Transcriptional effectors are protein domains known to activate or repress gene expression; however, a systematic understanding of which effector domains regulate transcription across genomic, cell type and DNA-binding domain (DBD) contexts is lacking. Here we develop dCas9-mediated high-throughput recruitment (HT-recruit), a pooled screening method for quantifying effector function at endogenous target genes and test effector function for a library containing 5,092 nuclear protein Pfam domains across varied contexts. We also map context dependencies of effectors drawn from unannotated protein regions using a larger library tiling chromatin regulators and transcription factors. We find that many effectors depend on target and DBD contexts, such as HLH domains that can act as either activators or repressors. To enable efficient perturbations, we select context-robust domains, including ZNF705 KRAB, that improve CRISPRi tools to silence promoters and enhancers. We engineer a compact human activator called NFZ, by combining NCOA3, FOXO3 and ZNF473 domains, which enables efficient CRISPRa with better viral delivery and inducible control of chimeric antigen receptor T cells.

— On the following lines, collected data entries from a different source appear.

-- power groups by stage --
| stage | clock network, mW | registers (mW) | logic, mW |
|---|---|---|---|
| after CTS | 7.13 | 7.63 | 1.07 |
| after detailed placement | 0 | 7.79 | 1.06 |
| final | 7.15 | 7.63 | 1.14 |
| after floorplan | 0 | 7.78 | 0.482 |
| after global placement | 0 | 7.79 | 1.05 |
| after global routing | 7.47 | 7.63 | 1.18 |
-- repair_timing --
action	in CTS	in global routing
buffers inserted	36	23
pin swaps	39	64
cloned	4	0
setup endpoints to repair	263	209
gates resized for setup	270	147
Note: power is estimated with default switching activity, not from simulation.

转录效应子是已知可激活或抑制基因表达的蛋白质结构域;然而，缺乏对哪些效应结构域在基因组、细胞类型和 DNA 结合结构域 （DBD） 环境中调节转录的系统理解。在这里，我们开发了 dCas9 介导的高通量募集 （HT-recruit），这是一种用于量化内源性靶基因效应器功能的混合筛选方法，并测试在不同环境中包含 5,092 个核蛋白 Pfam 结构域的文库的效应器功能。我们还使用更大的文库平铺染色质调节因子和转录因子来绘制从未注释的蛋白质区域提取的效应子的上下文依赖性。我们发现许多效应子依赖于靶标和 DBD 环境，例如可以充当激活因子或抑制因子的 HLH 结构域。为了实现有效的扰动，我们选择了上下文稳健的结构域，包括 ZNF705 KRAB，它们改进了 CRISPRi 工具以沉默启动子和增强子。我们通过结合 NCOA3、FOXO3 和 ZNF473 结构域，设计了一种名为 NFZ 的紧凑型人类激活剂，可实现高效的 CRISPRa，具有更好的病毒递送和嵌合抗原受体 T 细胞的诱导控制。